§ Required action: This task calls for copying every line in the data below that contains the word "datapath".

[Opening Records section]

`config.mk`:
```
export PLATFORM = sky130hd
export DESIGN_NAME = modo2_gravador_melodia
export DESIGN_NICKNAME = d
export VERILOG_FILES = /design/src/rtl/fpgaudio_pkg.sv /design/src/rtl/modo2_gravador_melodia_contador_duracao.sv /design/src/rtl/modo2_gravador_melodia.sv
export SDC_FILE = /design/constraint.sdc
export NUM_CORES = 1
export LEC_CHECK = 0
export BUFFER_PORTS_ARGS = -buffer_cell sky130_fd_sc_hd__buf_2
export CORE_UTILIZATION = 45
export CTS_BUF_LIST = sky130_fd_sc_hd__clkbuf_8
export CTS_CLUSTER_SIZE = 40
export DETAILED_ROUTE_END_ITERATION = 12
export PLACE_DENSITY_LB_ADDON = 0.3
export SYNTH_ARGS = -nofsm -noshare
export SYNTH_HDL_FRONTEND = slang
export SYNTH_SLANG_ARGS = --single-unit
```
`constraint.sdc`:
```
create_clock -name clock -period 2 [get_ports clock]
set_input_delay 0.4 -clock clock [delete_from_list [all_inputs] [get_ports clock]]
set_output_delay 0.4 -clock clock [all_outputs]
set_load 0.02 [all_outputs]
```
`src/rtl/fpgaudio_pkg.sv`:
```
// ----------------------------------------------------------------------------
// fpgaudio_pkg
// Shared definitions for the FPGAudio melody recorder (mode 2) and the
// playback decoder (mode 1).
//   estado_t          : recorder FSM state encoding (also exposed on db_estado)
//   NOTA_W            : width of a note code
//   NOTA_SILENCIO     : note code used for silence / rests
//   onehot_para_nota  : 12-bit key vector -> note code (lowest pressed index
//                       wins, key i -> code i+1, no key -> silence)
// ----------------------------------------------------------------------------
package fpgaudio_pkg;

   localparam int NOTA_W = 4;
   localparam logic [NOTA_W-1:0] NOTA_SILENCIO = '0;

   typedef enum logic [3:0] {
      INICIAL      = 4'd0,
      PREPARA      = 4'd1,
      ESPERA_NOTA  = 4'd2,
      MEDINDO      = 4'd3,
      GRAVA        = 4'd4,
      PROXIMO      = 4'd5,
      FIM_GRAVACAO = 4'd6,
      GRAVA_PAUSA  = 4'd7
   } estado_t;

   // Scans from the top so the lowest set index is the last one assigned.
   function automatic logic [NOTA_W-1:0] onehot_para_nota(input logic [11:0] teclas);
      logic [NOTA_W-1:0] nota;
      nota = NOTA_SILENCIO;
      for (int i = 11; i >= 0; i--) begin
         if (teclas[i]) nota = NOTA_W'(i + 1);
      end
      return nota;
   endfunction

endpackage

```
`src/rtl/modo2_gravador_melodia_contador_duracao.sv`:
```
// ----------------------------------------------------------------------------
// contador_duracao
// Beat-unit duration counter: a TICK_DIV-cycle prescaler feeding a saturating
// DUR_W-bit counter.
//   clock, reset : clock (rising edge), asynchronous active-low reset
//   zera         : restart a measurement: prescaler <- 0, duracao <- 1
//   conta        : advance the prescaler by one cycle
//   duracao      : measured duration in beat units, saturates at 2**DUR_W-1
//   tick         : one-cycle pulse when the prescaler wraps
// zera has priority over conta. Reset leaves duracao at 0.
// ----------------------------------------------------------------------------
module contador_duracao #(
   parameter int DUR_W    = 4,
   parameter int TICK_DIV = 12_500_000
) (
   input  logic             clock,
   input  logic             reset,
   input  logic             zera,
   input  logic             conta,
   output logic [DUR_W-1:0] duracao,
   output logic             tick
);

   localparam int PRE_W = (TICK_DIV > 2) ? $clog2(TICK_DIV) : 1;
   localparam logic [PRE_W-1:0] PRE_MAX = PRE_W'(TICK_DIV - 1);
   localparam logic [DUR_W-1:0] DUR_MAX = '1;

   logic [PRE_W-1:0] prescaler;

   assign tick = conta && !zera && (prescaler == PRE_MAX);

   always_ff @(posedge clock or negedge reset) begin
      if (!reset) begin
         prescaler <= '0;
         duracao   <= '0;
      end else if (zera) begin
         prescaler <= '0;
         duracao   <= DUR_W'(1);
      end else if (conta) begin
         if (prescaler == PRE_MAX) begin
            prescaler <= '0;
            if (duracao != DUR_MAX) duracao <= duracao + DUR_W'(1);
         end else begin
            prescaler <= prescaler + PRE_W'(1);
         end
      end
   end

endmodule

```
`src/rtl/modo2_gravador_melodia.sv`:
```
// ----------------------------------------------------------------------------
// modo2_gravador_melodia
// Recording-mode controller/datapath: samples the piano keys, times each key
// hold in beat units and writes one {nota, duracao} word per note into the
// melody RAM read by mode-1 playback.
// Optional build macro: REST_RECORD_EN -- when defined, silences between notes
// (after the first word) are timed and stored as {NOTA_SILENCIO, duracao}.
// Ports:
//   clock, reset     : clock (rising edge), asynchronous active-low reset
//   iniciar          : level, starts/restarts a recording (INICIAL/FIM only)
//   finalizar        : level, ends the recording
//   botoes[11:0]     : piano keys, active-high, lowest index wins
//   mem_addr         : RAM write address
//   mem_dado         : RAM write word {nota, duracao}
//   mem_we           : one-cycle write strobe (RAM writes on the same edge)
//   num_notas        : words written in the current/last recording
//   toca, nota_atual : key being measured and its code (buzzer drive)
//   gravando         : recording in progress
//   cheio            : memory filled during this recording
//   fim              : recording finished
//   db_estado        : current FSM state
// Moore machine: every output is decoded from registered state/datapath, so
// an asynchronous reset drops an in-flight mem_we immediately.
// ----------------------------------------------------------------------------
module modo2_gravador_melodia
   import fpgaudio_pkg::*;
#(
   parameter int NOTE_W   = 4,
   parameter int DUR_W    = 4,
   parameter int ADDR_W   = 5,
   parameter int TICK_DIV = 12_500_000
) (
   input  logic                    clock,
   input  logic                    reset,
   input  logic                    iniciar,
   input  logic                    finalizar,
   input  logic [11:0]             botoes,
   output logic [ADDR_W-1:0]       mem_addr,
   output logic [NOTE_W+DUR_W-1:0] mem_dado,
   output logic                    mem_we,
   output logic [ADDR_W:0]         num_notas,
   output logic                    toca,
   output logic [NOTE_W-1:0]       nota_atual,
   output logic                    gravando,
   output logic                    cheio,
   output logic                    fim,
   output logic [3:0]              db_estado
);

   localparam logic [ADDR_W-1:0] ADDR_MAX = '1;

   estado_t estado, estado_prox;

   logic [ADDR_W-1:0] addr;
   logic [ADDR_W:0]   contagem;
   logic [NOTE_W-1:0] codigo;
   logic [NOTE_W-1:0] nota_lida;
   logic [DUR_W-1:0]  duracao;
   logic              fin_pendente;
   logic              cheio_r;
   logic              zera;
   logic              conta;
   logic              tick_unused;

   assign nota_lida = NOTE_W'(onehot_para_nota(botoes));

`ifdef REST_RECORD_EN
   // A rest is worth storing only once at least one full beat has elapsed.
   logic pausa_valida;
   assign pausa_valida = (contagem != '0) && (duracao >= DUR_W'(2));
`endif

   contador_duracao #(
      .DUR_W    (DUR_W),
      .TICK_DIV (TICK_DIV)
   ) u_contador (
      .clock   (clock),
      .reset   (reset),
      .zera    (zera),
      .conta   (conta),
      .duracao (duracao),
      .tick    (tick_unused)
   );

   // State register
   always_ff @(posedge clock or negedge reset) begin
      if (!reset) estado <= INICIAL;
      else        estado <= estado_prox;
   end

   // Next state and counter control
   always_comb begin
      estado_prox = estado;
      zera        = 1'b0;
      conta       = 1'b0;
      case (estado)
         INICIAL:     if (iniciar) estado_prox = PREPARA;
         PREPARA:     estado_prox = ESPERA_NOTA;
         ESPERA_NOTA: begin
            // finalizar wins over a key pressed in the same cycle
            if (finalizar) begin
               estado_prox = FIM_GRAVACAO;
            end else if (botoes != 12'd0) begin
`ifdef REST_RECORD_EN
               if (pausa_valida) begin
                  estado_prox = GRAVA_PAUSA;
               end else begin
                  zera        = 1'b1;
                  estado_prox = MEDINDO;
               end
`else
               zera        = 1'b1;
               estado_prox = MEDINDO;
`endif
            end else begin
`ifdef REST_RECORD_EN
               conta = (contagem != '0);
`endif
            end
         end
         MEDINDO: begin
            conta = 1'b1;
            if ((botoes == 12'd0) || (nota_lida != codigo) || finalizar)
               estado_prox = GRAVA;
         end
         GRAVA:       estado_prox = PROXIMO;
         PROXIMO: begin
`ifdef REST_RECORD_EN
            // start timing the silence that follows this note
            zera = 1'b1;
`endif
            if ((addr == ADDR_MAX) || fin_pendente) estado_prox = FIM_GRAVACAO;
            else                                    estado_prox = ESPERA_NOTA;
         end
         FIM_GRAVACAO: if (iniciar) estado_prox = PREPARA;
         GRAVA_PAUSA: begin
`ifdef REST_RECORD_EN
            // the key that ended the rest is measured from here on
            zera = 1'b1;
            if (addr == ADDR_MAX) estado_prox = FIM_GRAVACAO;
            else                  estado_prox = MEDINDO;
`else
            estado_prox = INICIAL;
`endif
         end
         default:     estado_prox = INICIAL;
      endcase
   end

   // Address, note count, latched code and flags
   always_ff @(posedge clock or negedge reset) begin
      if (!reset) begin
         addr         <= '0;
         contagem     <= '0;
         codigo       <= '0;
         fin_pendente <= 1'b0;
         cheio_r      <= 1'b0;
      end else begin
         case (estado)
            PREPARA: begin
               addr         <= '0;
               contagem     <= '0;
               fin_pendente <= 1'b0;
               cheio_r      <= 1'b0;
            end
            ESPERA_NOTA: begin
               if (!finalizar && (botoes != 12'd0)) codigo <= nota_lida;
            end
            MEDINDO: begin
               if (finalizar) fin_pendente <= 1'b1;
            end
            GRAVA: contagem <= contagem + (ADDR_W+1)'(1);
            PROXIMO: begin
               // addr never wraps: the last word ends the recording
               if (addr == ADDR_MAX)   cheio_r <= 1'b1;
               else if (!fin_pendente) addr    <= addr + ADDR_W'(1);
            end
`ifdef REST_RECORD_EN
            GRAVA_PAUSA: begin
               contagem <= contagem + (ADDR_W+1)'(1);
               if (addr == ADDR_MAX) cheio_r <= 1'b1;
               else                  addr    <= addr + ADDR_W'(1);
            end
`endif
            default: ;
         endcase
      end
   end

   // Outputs
`ifdef REST_RECORD_EN
   assign mem_we   = (estado == GRAVA) || (estado == GRAVA_PAUSA);
   assign mem_dado = (estado == GRAVA_PAUSA) ? {NOTE_W'(NOTA_SILENCIO), duracao}
                                             : {codigo, duracao};
   assign gravando = (estado == ESPERA_NOTA) || (estado == MEDINDO) ||
                     (estado == GRAVA) || (estado == PROXIMO) ||
                     (estado == GRAVA_PAUSA);
`else
   assign mem_we   = (estado == GRAVA);
   assign mem_dado = {codigo, duracao};
   assign gravando = (estado == ESPERA_NOTA) || (estado == MEDINDO) ||
                     (estado == GRAVA) || (estado == PROXIMO);
`endif
   assign mem_addr   = addr;
   assign num_notas  = contagem;
   assign toca       = (estado == MEDINDO);
   assign nota_atual = toca ? codigo : '0;
   assign cheio      = cheio_r;
   assign fim        = (estado == FIM_GRAVACAO);
   assign db_estado  = estado;

endmodule
```
==> results.toml, run 1 <==
[detailed_routing]
antenna_left = 0
wl_per_cell_um = 13.9
vias = 2856
drcViolationCount = 0
vias_per_cell = 5.64
first_iter_violations = 122
routed_wl_mm = 7.05
firstDrtPassIters = 5

[grt]
busiest_layer = "met2"
grtUsageMet3 = 0.0407
track_usage = 0.219
met1_usage = 0.289
grt_max_degree = 28
met2_usage = 0.373
grt_pass1_vias = 2514
grt-ovfl-total = 0
grt_pass1_wl_mm = 11.4
antenna_found_initial = 0

[synth]
synthCells = 336
synth_top_area_frac = 0.415
syn-cell-area_mm2 = 0.00290
yosys-top-cells-area = "dfrtp_1 (41%), o21ai_0 (6.0%), nor2_1 (5.4%)"
syn-num-nets = 357
yosysTopAreaCell = "dfrtp_1"
synth_common_cells = "dfrtp_1 (48), nor2_1 (42), o21ai_0 (35), nand2_1 (31), a21oi_1 (16)"
yosysWarnings = 0
async_flop_share = 1.00
synth.yosys.seq_area_share = 0.415
yosysMostFrequentCell = "dfrtp_1"
synth_edf_count = 0
ys_ff_latch = 48
synth_cell_types = 51
ys.flop_type = "dfrtp_1"
syn_area_per_cell_um2 = 8.62

[die]
core_mm2 = 0.00606
dieArea_mm2 = 0.00676
num_io_pins = 48
std_cell_rows = 28
die_h_um = 82.2
initial_core_util = 0.478
dieWidth_um = 82.2

[critical_path]
cp.required_ns = 2.21
worstSetupEndpointType = "flip-flop"
crit_type = "in -> reg"
r2r_cells = 7
critPathLaunchType = "input port"
cp_data_arrival_time_ns = 2.22
crit_fanout = 8

[clock_network]
cts-buffers-inserted = 5
cts.root.buffer_cell = "clkbuf_8"
path_clk_slew_ns = 0.09
clock-sinks = 48
clkLatencyLatePin_ns = 0.30
hold_buffers = 0
htreeDepth = 2
cts.path.max_buffers = 2
cts_tree = "done"

[layout]
diodes = 0
final_area_mm2 = 0.00379
post-route-util = 0.625
syn_to_final_growth_pct = 30.8
final_nets = 452
fillers = 524
layout-drive-gt1-share = 0.323

[pwr]
leakagePower_nw = 1.74
power_density_mw_per_mm2 = 1150
ir_worst_vdd_mv = 0.926

[sta]
fin_crit_sh = 1.01
period_needed_ns = 2.02
max_freq_mhz = 496
skew_ns = 0.0106
rsz0062_at_grt = "true"
setup_ws_ns = -0.0165
setup_viol = 1
hold_violations = 0
slew_violations = 0

[placed_design]
port-buffer-count = 46
gp_congestion = 0.867
place_area_mm2 = 0.00352
dp_hpwl_mm = 5.21

[min_path]
hp-class = "in -> async"

[run_status]
violations = "setup timing"
outcome = "complete, but fails checks"

[flow_run]
cap_violations = 0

[Closing Records section]

§ Reply:
// Recording-mode controller/datapath: samples the piano keys, times each key
// Moore machine: every output is decoded from registered state/datapath, so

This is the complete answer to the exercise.